Trackaufzeichnung hab ich noch nicht probiert, auf jeden Fall markiert er aber die gefahrene Strecke als Track...
*Keine Möglichkeit Karten zu laden:* Steht dick und fett in der Beschreibung zum Striker. Echomap hat damit keine Probleme. Im Review zum 73sv wird sich darüber beschwert, dass nur Uferlinien angezeigt werden und keine Tiefenkarte. Steht im Übrigen aber auch so in der Beschreibung zu der mitgelieferten Karte drin ("contour markings shore to shore). Navionics kostet halt extra...
Mit Quickdraw-Contours gibts nen überzeugendes Tool.

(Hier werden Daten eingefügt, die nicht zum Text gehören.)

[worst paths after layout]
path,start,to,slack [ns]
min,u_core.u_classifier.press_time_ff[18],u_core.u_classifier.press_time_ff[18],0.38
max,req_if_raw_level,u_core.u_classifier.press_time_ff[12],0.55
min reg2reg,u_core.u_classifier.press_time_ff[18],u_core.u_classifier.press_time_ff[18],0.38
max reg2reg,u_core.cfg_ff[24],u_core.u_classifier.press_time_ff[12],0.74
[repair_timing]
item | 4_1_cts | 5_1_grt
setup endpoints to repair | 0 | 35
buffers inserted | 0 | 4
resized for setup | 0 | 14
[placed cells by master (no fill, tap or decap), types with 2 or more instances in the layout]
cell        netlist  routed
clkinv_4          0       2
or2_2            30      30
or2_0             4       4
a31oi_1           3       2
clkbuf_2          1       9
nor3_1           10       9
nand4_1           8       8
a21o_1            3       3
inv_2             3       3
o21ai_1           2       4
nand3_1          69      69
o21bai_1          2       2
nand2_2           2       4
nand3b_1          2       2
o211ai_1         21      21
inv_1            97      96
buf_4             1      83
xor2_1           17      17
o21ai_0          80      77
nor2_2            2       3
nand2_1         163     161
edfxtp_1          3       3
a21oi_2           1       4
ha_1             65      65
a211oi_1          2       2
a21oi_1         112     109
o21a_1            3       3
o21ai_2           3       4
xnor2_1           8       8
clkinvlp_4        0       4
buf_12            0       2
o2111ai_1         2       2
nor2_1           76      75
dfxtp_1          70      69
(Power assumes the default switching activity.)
[config.mk]
export PLATFORM = sky130hd
export DESIGN_NAME = mhpq_cell
export DESIGN_NICKNAME = d
export VERILOG_FILES = /design/src/sv/mhpq_pkg.sv /design/src/sv/mhpq_cell.sv
export SDC_FILE = /design/constraint.sdc
export NUM_CORES = 1
export LEC_CHECK = 0
export ABC_AREA = 0
export BUFFER_PORTS_ARGS = -buffer_cell sky130_fd_sc_hd__buf_4
export CORE_MARGIN = 8
export CORE_UTILIZATION = 49
export DETAILED_ROUTE_END_ITERATION = 12
export PLACE_DENSITY_LB_ADDON = 0.08
export SETUP_SLACK_MARGIN = 0.2
export SLEW_MARGIN = 15
export SYNTH_ARGS = -nofsm -noshare
export SYNTH_HDL_FRONTEND = slang
export SYNTH_SLANG_ARGS = --single-unit
export TNS_END_PERCENT = 1
[constraint.sdc]
create_clock -name clk -period 9.48 [get_ports clk]
set_input_delay 0.474 -clock clk [delete_from_list [all_inputs] [get_ports clk]]
set_output_delay 0.474 -clock clk [all_outputs]
set_load 0.05 [all_outputs]
==> src/rtl/core/wad_pkg.sv <==
// wad_pkg: shared types and constants for the window average/dispersion block.
// No dependencies.
`default_nettype none
package wad_pkg;
	localparam int unsigned SPREAD_SENTINEL  = 1000;
	localparam int unsigned SPREAD_MIN_COUNT = 3;
	localparam int unsigned CFG_BITS         = 6;
	localparam int unsigned SPREAD_BITS      = 24;
	localparam int unsigned MEAN_BITS        = 12;
endpackage
`default_nettype wire

==> src/rtl/core/wad_cell.sv <==
// wad_cell: one window slot of the circulating sample chain.
// Depends on nothing; used by window_average_dispersion.
`default_nettype none
module wad_cell #(
	parameter int unsigned W = 12
) (
	input  wire logic         clk,
	input  wire logic         load,
	input  wire logic         shift,
	input  wire logic [W-1:0] load_data,
	input  wire logic [W-1:0] prev_data,
	output logic      [W-1:0] data
);
	logic [W-1:0] data_q;

	always_ff @(posedge clk) begin
		if (load) begin
			data_q <= load_data;
		end else if (shift) begin
			data_q <= prev_data;
		end
	end

	assign data = data_q;
endmodule
`default_nettype wire

==> src/rtl/core/wad_div.sv <==
// wad_div: restoring divider, one quotient bit a cycle.
// Depends on nothing; used by window_average_dispersion.
`default_nettype none
module wad_div #(
	parameter int unsigned NW = 40,
	parameter int unsigned DW = 9
) (
	input  wire logic          clk,
	input  wire logic          arst_n,
	input  wire logic          start,
	input  wire logic [NW-1:0] num,
	input  wire logic [DW-1:0] den,
	output logic               done,
	output logic      [NW-1:0] quo
);
	localparam int unsigned CW = $clog2(NW + 1);

	logic [NW-1:0] quo_q;
	logic [DW:0]   rem_q;
	logic [DW-1:0] den_q;
	logic [CW-1:0] cnt_q;
	logic          busy_q;
	logic [DW:0]   trial;
	logic [DW+1:0] diff;

	assign trial = {rem_q[DW-1:0], quo_q[NW-1]};
	assign diff  = {1'b0, trial} - {2'b00, den_q};

	always_ff @(posedge clk or negedge arst_n) begin
		if (!arst_n) begin
			busy_q <= 1'b0;
			done   <= 1'b0;
			cnt_q  <= '0;
		end else begin
			done <= 1'b0;
			if (start) begin
				busy_q <= 1'b1;
				cnt_q  <= CW'(NW);
			end else if (busy_q) begin
				cnt_q <= cnt_q - 1'b1;
				if (cnt_q == CW'(1)) begin
					busy_q <= 1'b0;
					done   <= 1'b1;
				end
			end
		end
	end

	always_ff @(posedge clk) begin
		if (start) begin
			quo_q <= num;
			rem_q <= '0;
			den_q <= den;
		end else if (busy_q) begin
			if (!diff[DW+1]) begin
				rem_q <= diff[DW:0];
				quo_q <= {quo_q[NW-2:0], 1'b1};
			end else begin
				rem_q <= trial;
				quo_q <= {quo_q[NW-2:0], 1'b0};
			end
		end
	end

	assign quo = quo_q;
endmodule
`default_nettype wire

==> src/rtl/core/window_average_dispersion.sv <==
// window_average_dispersion: top level of the sliding-window mean and dispersion.
// Depends on wad_pkg, wad_cell, wad_div.
//
// Each sample beat is written into a row of MAX_DEPTH cells; the row holds the
// window in store order. For every sample the row circulates twice, one cell
// per cycle past a single accumulator: first summing for the mean, then summing
// squared deviations. Each sum is divided by the fill count in a bit-serial
// divider. The work of an item is the two row walks and the two divisions;
// with fewer than three held samples the second division is skipped. One item
// is in flight at a time; the result sits in an output register and the next
// sample is taken once it is drained. A write on the configuration port
// empties the window.
`default_nettype none
module window_average_dispersion #(
	parameter int unsigned MAX_DEPTH   = 32,
	parameter int unsigned SAMPLE_BITS = 12
) (
	input  wire logic        clk,
	input  wire logic        arst_n,
	input  wire logic        cfg_valid,
	output logic             cfg_ready,
	input  wire logic [5:0]  cfg_data,
	input  wire logic        in_valid,
	output logic             in_ready,
	input  wire logic [11:0] sample,
	output logic             out_valid,
	input  wire logic        out_ready,
	output logic [11:0]      mean_value,
	output logic [23:0]      spread,
	output logic             spread_valid
);
	localparam int unsigned PW       = (MAX_DEPTH > 1) ? $clog2(MAX_DEPTH) : 1;
	localparam int unsigned NW       = $clog2(MAX_DEPTH + 1);
	localparam int unsigned SQ_BITS  = 2 * SAMPLE_BITS;
	localparam int unsigned SUM_BITS = SQ_BITS + NW;

	localparam logic [2:0] ST_IDLE = 3'd0;
	localparam logic [2:0] ST_SUM  = 3'd1;
	localparam logic [2:0] ST_MDIV = 3'd2;
	localparam logic [2:0] ST_SQ   = 3'd3;
	localparam logic [2:0] ST_SDIV = 3'd4;
	localparam logic [2:0] ST_OUT  = 3'd5;

	logic [2:0]    state_q;
	logic [5:0]    wlen_q;
	logic [NW-1:0] fill_q;
	logic [PW-1:0] wpos_q;
	logic [NW-1:0] len;
	logic [NW-1:0] step_q;
	logic [SUM_BITS-1:0] acc_q;
	logic [SAMPLE_BITS-1:0] mean_q;
	logic [SQ_BITS-1:0] sq_s1;
	logic          sq_v_s1;

	// row of cells: circulation shifts toward cell 0, cell MAX_DEPTH-1 takes cell 0
	logic [SAMPLE_BITS-1:0] cell_data [MAX_DEPTH];
	logic [SAMPLE_BITS-1:0] smp;
	logic          walking;
	logic [PW-1:0] load_idx;
	logic          load_en;

	assign smp = sample[SAMPLE_BITS-1:0];

	always_comb begin
		len = NW'(wlen_q);
		if (wlen_q == 6'd0) len = NW'(1);
		if ({26'd0, wlen_q} > 32'(MAX_DEPTH)) len = NW'(MAX_DEPTH);
	end

	assign in_ready  = (state_q == ST_IDLE);
	assign cfg_ready = (state_q == ST_IDLE) && !in_valid;
	assign load_en   = in_valid && in_ready;
	assign walking   = (state_q == ST_SUM || state_q == ST_SQ) && (step_q != '0);

	always_comb begin
		if (fill_q < len) load_idx = PW'(fill_q);
		else if ({{(NW-PW){1'b0}}, wpos_q} >= len) load_idx = '0;
		else load_idx = wpos_q;
	end

	for (genvar g = 0; g < MAX_DEPTH; g++) begin : g_cell
		wad_cell #(.W(SAMPLE_BITS)) u_cell (
			.clk      (clk),
			.load     (load_en && (load_idx == PW'(g))),
			.shift    (walking),
			.load_data(smp),
			.prev_data(cell_data[(g + 1) % MAX_DEPTH]),
			.data     (cell_data[g])
		);
	end

	// cell 0 streams past; only the first fill_q beats of a full lap count
	logic [NW-1:0] lap_q;
	logic          head_live;
	logic [SAMPLE_BITS-1:0] dev;
	assign head_live = (lap_q < fill_q);
	assign dev = (cell_data[0] >= mean_q) ? cell_data[0] - mean_q : mean_q - cell_data[0];

	logic          div_start, div_done;
	logic [SUM_BITS-1:0] div_num, div_quo;
	wad_div #(.NW(SUM_BITS), .DW(NW)) u_div (
		.clk   (clk),
		.arst_n(arst_n),
		.start (div_start),
		.num   (div_num),
		.den   (fill_q),
		.done  (div_done),
		.quo   (div_quo)
	);
	assign div_num = acc_q + SUM_BITS'(fill_q >> 1);

	always_ff @(posedge clk) begin
		sq_s1 <= SQ_BITS'(dev) * SQ_BITS'(dev);
	end

	always_ff @(posedge clk or negedge arst_n) begin
		if (!arst_n) begin
			state_q   <= ST_IDLE;
			wlen_q    <= 6'd32;
			fill_q    <= '0;
			wpos_q    <= '0;
			step_q    <= '0;
			lap_q     <= '0;
			sq_v_s1   <= 1'b0;
			div_start <= 1'b0;
			out_valid <= 1'b0;
		end else begin
			div_start <= 1'b0;
			sq_v_s1   <= 1'b0;
			unique case (state_q)
				ST_IDLE: begin
					if (cfg_valid && cfg_ready) begin
						wlen_q <= cfg_data;
						fill_q <= '0;
						wpos_q <= '0;
					end else if (load_en) begin
						if (fill_q < len) begin
							fill_q <= fill_q + 1'b1;
						end else if (NW'(load_idx) + 1'b1 >= len) begin
							wpos_q <= '0;
						end else begin
							wpos_q <= load_idx + 1'b1;
						end
						step_q  <= NW'(MAX_DEPTH);
						lap_q   <= '0;
						state_q <= ST_SUM;
					end
				end
				ST_SUM: begin
					if (step_q != '0) begin
						step_q <= step_q - 1'b1;
						lap_q  <= lap_q + 1'b1;
					end else begin
						div_start <= 1'b1;
						state_q   <= ST_MDIV;
					end
				end
				ST_MDIV: begin
					if (div_done) begin
						step_q  <= NW'(MAX_DEPTH);
						lap_q   <= '0;
						state_q <= ST_SQ;
					end
				end
				ST_SQ: begin
					if (step_q != '0) begin
						step_q  <= step_q - 1'b1;
						lap_q   <= lap_q + 1'b1;
						sq_v_s1 <= head_live;
					end else if (!sq_v_s1) begin
						if (fill_q >= NW'(wad_pkg::SPREAD_MIN_COUNT)) begin
							div_start <= 1'b1;
							state_q   <= ST_SDIV;
						end else begin
							out_valid <= 1'b1;
							state_q   <= ST_OUT;
						end
					end
				end
				ST_SDIV: begin
					if (div_done) begin
						out_valid <= 1'b1;
						state_q   <= ST_OUT;
					end
				end
				ST_OUT: begin
					if (out_ready) begin
						out_valid <= 1'b0;
						state_q   <= ST_IDLE;
					end
				end
				default: state_q <= ST_IDLE;
			endcase
		end
	end

	// accumulator and result registers
	always_ff @(posedge clk) begin
		if (load_en) begin
			acc_q <= '0;
		end else if (state_q == ST_SUM && step_q != '0 && head_live) begin
			acc_q <= acc_q + SUM_BITS'(cell_data[0]);
		end else if (state_q == ST_MDIV && div_done) begin
			acc_q  <= '0;
			mean_q <= div_quo[SAMPLE_BITS-1:0];
		end else if (sq_v_s1) begin
			acc_q <= acc_q + SUM_BITS'(sq_s1);
		end
		if (state_q == ST_SQ && step_q == '0 && !sq_v_s1) begin
			spread       <= 24'(wad_pkg::SPREAD_SENTINEL);
			spread_valid <= 1'b0;
		end
		if (state_q == ST_SDIV && div_done) begin
			spread       <= (div_quo > SUM_BITS'(24'hFFFFFF)) ? 24'hFFFFFF : 24'(div_quo);
			spread_valid <= 1'b1;
		end
	end

	assign mean_value = 12'(mean_q);
endmodule
`default_nettype wire
`src/rtl/core/stt_pkg.sv`:
```
// Shared types, codes and character classes for the source text tokenizer.
package stt_pkg;

	// Error codes carried on each result
	localparam logic [1:0] ERR_NONE         = 2'd0;
	localparam logic [1:0] ERR_TOO_LONG     = 2'd1;
	localparam logic [1:0] ERR_UNTERMINATED = 2'd2;

	// Most results that one input item can cause
	localparam int unsigned MAX_RESULTS = 3;

	localparam logic [7:0] CHAR_QUOTE = 8'h22;

	// One result item
	typedef struct packed {
		logic [7:0] data;
		logic       has_byte;
		logic       token_done;
		logic [1:0] error_code;
		logic       last;
	} res_t;

	// Space, tab, LF, VT, FF and CR
	function automatic logic is_blank(input logic [7:0] c);
		return (c == 8'h20) || ((c >= 8'h09) && (c <= 8'h0D));
	endfunction

	// Single-character tokens ( ) { } = + - * / ; ,
	function automatic logic is_separator(input logic [7:0] c);
		logic hit;
		case (c)
			8'h28, 8'h29, 8'h7B, 8'h7D, 8'h3D, 8'h2B,
			8'h2D, 8'h2A, 8'h2F, 8'h3B, 8'h2C: hit = 1'b1;
			default: hit = 1'b0;
		endcase
		return hit;
	endfunction

endpackage

```
`src/rtl/core/source_text_tokenizer_unit.sv`:
```
// Source text tokenizer: one byte in per item, token bytes and end marks out.
// An item is held in the input register, then its results load the result register.
// Throughput: one item per cycle while each item causes at most one result
// and m_tready is high; an item's results hold the result register until taken.
// Items that cause no result (blanks between tokens) never touch the result register.
// Reset clears token length, string flag, error latch and all valid state.
module source_text_tokenizer_unit #(
	parameter int unsigned MAX_LEN = 64
) (
	input  logic        clk,
	input  logic        arst_n,
	input  logic        s_tvalid,
	output logic        s_tready,
	input  logic [7:0]  s_tdata,   // [7:0] in_byte
	input  logic        s_tlast,   // end_of_source
	output logic        m_tvalid,
	input  logic        m_tready,
	output logic [15:0] m_tdata,   // [7:0] out_byte, [8] has_byte, [9] token_done,
	                               // [11:10] error_code, [15:12] zero
	output logic        m_tlast    // last result of the item
);

	localparam int unsigned LEN_W = (MAX_LEN > 2) ? $clog2(MAX_LEN) : 1;
	localparam logic [LEN_W-1:0] LEN_LIMIT = LEN_W'(MAX_LEN - 1);

	// Input register
	logic        valid_s1;
	logic [7:0]  byte_s1;
	logic        eos_s1;

	// Tokenizer state
	logic [LEN_W-1:0] len_q;
	logic             inq_q;
	logic [1:0]       err_q;

	// Result group register
	stt_pkg::res_t res_q [stt_pkg::MAX_RESULTS];
	logic [1:0]    cnt_q;

	// Next values from the item in the input register
	stt_pkg::res_t    res_n [stt_pkg::MAX_RESULTS];
	logic [1:0]       k;
	logic [LEN_W-1:0] len_n;
	logic             inq_n;
	logic [1:0]       err_n;

	logic grp_free, s1_go, out_fire;

	// Work out the results and next state for one byte
	always_comb begin
		for (int i = 0; i < stt_pkg::MAX_RESULTS; i++) begin
			res_n[i] = '0;
		end
		k     = 2'd0;
		len_n = len_q;
		inq_n = inq_q;
		err_n = err_q;

		if (err_q != stt_pkg::ERR_NONE) begin
			res_n[k].error_code = err_q;
			k = k + 2'd1;
		end else if (inq_q) begin
			if (byte_s1 == stt_pkg::CHAR_QUOTE) begin
				res_n[k] = '{data: byte_s1, has_byte: 1'b1, token_done: 1'b1,
					error_code: stt_pkg::ERR_NONE, last: 1'b0};
				k = k + 2'd1;
				inq_n = 1'b0;
				len_n = '0;
			end else if (len_q >= LEN_LIMIT) begin
				res_n[k].error_code = stt_pkg::ERR_TOO_LONG;
				k = k + 2'd1;
				err_n = stt_pkg::ERR_TOO_LONG;
			end else begin
				res_n[k] = '{data: byte_s1, has_byte: 1'b1, token_done: 1'b0,
					error_code: stt_pkg::ERR_NONE, last: 1'b0};
				k = k + 2'd1;
				len_n = len_q + LEN_W'(1);
				if (eos_s1) begin
					res_n[k].error_code = stt_pkg::ERR_UNTERMINATED;
					k = k + 2'd1;
					err_n = stt_pkg::ERR_UNTERMINATED;
				end
			end
		end else if (stt_pkg::is_blank(byte_s1)) begin
			if (len_q != '0) begin
				res_n[k].token_done = 1'b1;
				k = k + 2'd1;
			end
			len_n = '0;
		end else if (stt_pkg::is_separator(byte_s1)) begin
			if (len_q != '0) begin
				res_n[k].token_done = 1'b1;
				k = k + 2'd1;
			end
			res_n[k] = '{data: byte_s1, has_byte: 1'b1, token_done: 1'b1,
				error_code: stt_pkg::ERR_NONE, last: 1'b0};
			k = k + 2'd1;
			len_n = '0;
		end else if (byte_s1 == stt_pkg::CHAR_QUOTE) begin
			if (len_q != '0) begin
				res_n[k].token_done = 1'b1;
				k = k + 2'd1;
			end
			res_n[k] = '{data: byte_s1, has_byte: 1'b1, token_done: 1'b0,
				error_code: stt_pkg::ERR_NONE, last: 1'b0};
			k = k + 2'd1;
			len_n = LEN_W'(1);
			inq_n = 1'b1;
			if (eos_s1) begin
				res_n[k].error_code = stt_pkg::ERR_UNTERMINATED;
				k = k + 2'd1;
				err_n = stt_pkg::ERR_UNTERMINATED;
			end
		end else if (len_q >= LEN_LIMIT) begin
			res_n[k].error_code = stt_pkg::ERR_TOO_LONG;
			k = k + 2'd1;
			err_n = stt_pkg::ERR_TOO_LONG;
		end else begin
			res_n[k] = '{data: byte_s1, has_byte: 1'b1, token_done: eos_s1,
				error_code: stt_pkg::ERR_NONE, last: 1'b0};
			k = k + 2'd1;
			len_n = len_q + LEN_W'(1);
		end

		// End of source clears the token unless an error latched
		if (eos_s1 && (err_n == stt_pkg::ERR_NONE)) begin
			len_n = '0;
			inq_n = 1'b0;
		end

		// Mark the final result of the item
		for (int i = 0; i < stt_pkg::MAX_RESULTS; i++) begin
			res_n[i].last = (2'(i) + 2'd1 == k);
		end
	end

	// Handshake
	assign out_fire = m_tvalid && m_tready;
	assign grp_free = (cnt_q == 2'd0) || ((cnt_q == 2'd1) && m_tready);
	assign s1_go    = valid_s1 && ((k == 2'd0) || grp_free);
	assign s_tready = !valid_s1 || s1_go;

	// Control state
	always_ff @(posedge clk or negedge arst_n) begin
		if (!arst_n) begin
			valid_s1 <= 1'b0;
			cnt_q    <= 2'd0;
			len_q    <= '0;
			inq_q    <= 1'b0;
			err_q    <= stt_pkg::ERR_NONE;
		end else begin
			if (s_tvalid && s_tready) begin
				valid_s1 <= 1'b1;
			end else if (s1_go) begin
				valid_s1 <= 1'b0;
			end
			if (s1_go) begin
				len_q <= len_n;
				inq_q <= inq_n;
				err_q <= err_n;
			end
			if (s1_go && (k != 2'd0)) begin
				cnt_q <= k;
			end else if (out_fire) begin
				cnt_q <= cnt_q - 2'd1;
			end
		end
	end

	// Payload: capture the item, load or advance the result group
	always_ff @(posedge clk) begin
		if (s_tvalid && s_tready) begin
			byte_s1 <= s_tdata;
			eos_s1  <= s_tlast;
		end
		if (s1_go && (k != 2'd0)) begin
			for (int i = 0; i < stt_pkg::MAX_RESULTS; i++) begin
				res_q[i] <= res_n[i];
			end
		end else if (out_fire) begin
			for (int i = 0; i < stt_pkg::MAX_RESULTS - 1; i++) begin
				res_q[i] <= res_q[i+1];
			end
		end
	end

	// Drive the result port from the head of the group
	assign m_tvalid = (cnt_q != 2'd0);
	assign m_tdata  = {4'b0000, res_q[0].error_code, res_q[0].token_done,
		res_q[0].has_byte, res_q[0].data};
	assign m_tlast  = res_q[0].last;

`ifndef SYNTHESIS
	// A latched error never changes until reset
	a_err_sticky: assert property (@(posedge clk) disable iff (!arst_n)
		(err_q != stt_pkg::ERR_NONE) |=> (err_q == $past(err_q)))
		else $error("error latch changed after it was set");

	// The last result left in a group carries the last mark
	a_last_mark: assert property (@(posedge clk) disable iff (!arst_n)
		(cnt_q == 2'd1) |-> m_tlast)
		else $error("final result of an item lacks the last mark");

	// An error result never carries a token byte
	a_err_no_byte: assert property (@(posedge clk) disable iff (!arst_n)
		(m_tvalid && (m_tdata[11:10] != stt_pkg::ERR_NONE)) |-> !m_tdata[8])
		else $error("error result carries a token byte");

	// Token length stays within the limit
	a_len_range: assert property (@(posedge clk) disable iff (!arst_n)
		len_q <= LEN_LIMIT)
		else $error("token length beyond limit");

	// Once halted, only single results with the latched code come out
	a_halt_code: assert property (@(posedge clk) disable iff (!arst_n)
		(s1_go && (err_q != stt_pkg::ERR_NONE)) |=>
		(cnt_q == 2'd1) && (m_tdata[11:10] == $past(err_q)))
		else $error("halted item did not give one error result");
`endif

endmodule

```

Ob man da mit aber unbedingt die Great Lakes vollständig kartographieren will
*Einstellungsverlust nach Batterietrennung:*
Beim Striker gibts die Möglichkeit, "Templates" zu speichern. Also unter einem selbstgewählten Namen Grundeinstellungen zu hinterlegen. Die letztmalig Verwendete wird beim Neustart des Gerätes auch angezeigt. Einstellungsverluste jedweder Art sind mir noch nicht begegnet.


----------



## fischbär (25. April 2016)

*AW: Auf der Suche nach dem richtigen Echolot*

Wenn Du es leichter willst, kannst Du einfach direkt einen Li-Akku nehmen. Z.B. den hier:
http://www.hobbyking.com/hobbyking/store/uh_viewItem.asp?idProduct=69288

Im Prinzip gehen alle 3s Lipos. Man sollte aber einen kleinen Akkuwächter mit anstecken, dass er nicht tiefentlädt.
Für kurze Trips nehme ich einen 2,2 Ah Bleiakku, der ist klein und leicht. Für längere eine 10 Ah Batterie, geht auch ganz gut. Das ding steht eh entweder im Auto oder im Boot.

Sowas könnte auch gehen:
http://www.amazon.de/RAVPower®-23000mAh-Externer-Multi-Volt-Smartphones/dp/B00JGER8JW/

23 Ah! Wenn das mal kein Schreibfehler ist


----------



## Dominik.L (25. April 2016)

*AW: Auf der Suche nach dem richtigen Echolot*



fischbär schrieb:


> Sowas könnte auch gehen:
> http://www.amazon.de/RAVPower®-23000mAh-Externer-Multi-Volt-Smartphones/dp/B00JGER8JW/
> 
> 23 Ah! Wenn das mal kein Schreibfehler ist



Blödsinn! eine powerbank (für handy usw.) hat 5V, das Echo braucht 12V.


----------



## fischbär (25. April 2016)

*AW: Auf der Suche nach dem richtigen Echolot*

Entspann dich mal. Das Ding hat einen 12 V Ausgang. Das ist normal für die größeren, die auch für Tabletts und Laptops gehen. Lies Dich ein bevor Du ausfallend wirst.


----------



## Maverick1387 (26. April 2016)

*AW: Auf der Suche nach dem richtigen Echolot*



fischbär schrieb:


> http://www.amazon.de/RAVPower®-23000mAh-Externer-Multi-Volt-Smartphones/dp/B00JGER8JW/
> 
> 23 Ah! Wenn das mal kein Schreibfehler ist



Das Bezieht sich auf 85Wh / 23Ah -> 3,6V Nennspannung...
Bei 12V Nutzlast komm ich auf ca 7Ah.

Alle angaben ohne Gewähr #6


----------



## fischbär (26. April 2016)

*AW: Auf der Suche nach dem richtigen Echolot*

Ah, das erklärt die Angabe. Wusste ich's doch, dass da was faul ist. Mit Umrichterverlusten und Toleranzabzug sind's dann 5 Ah. Meeeh....


----------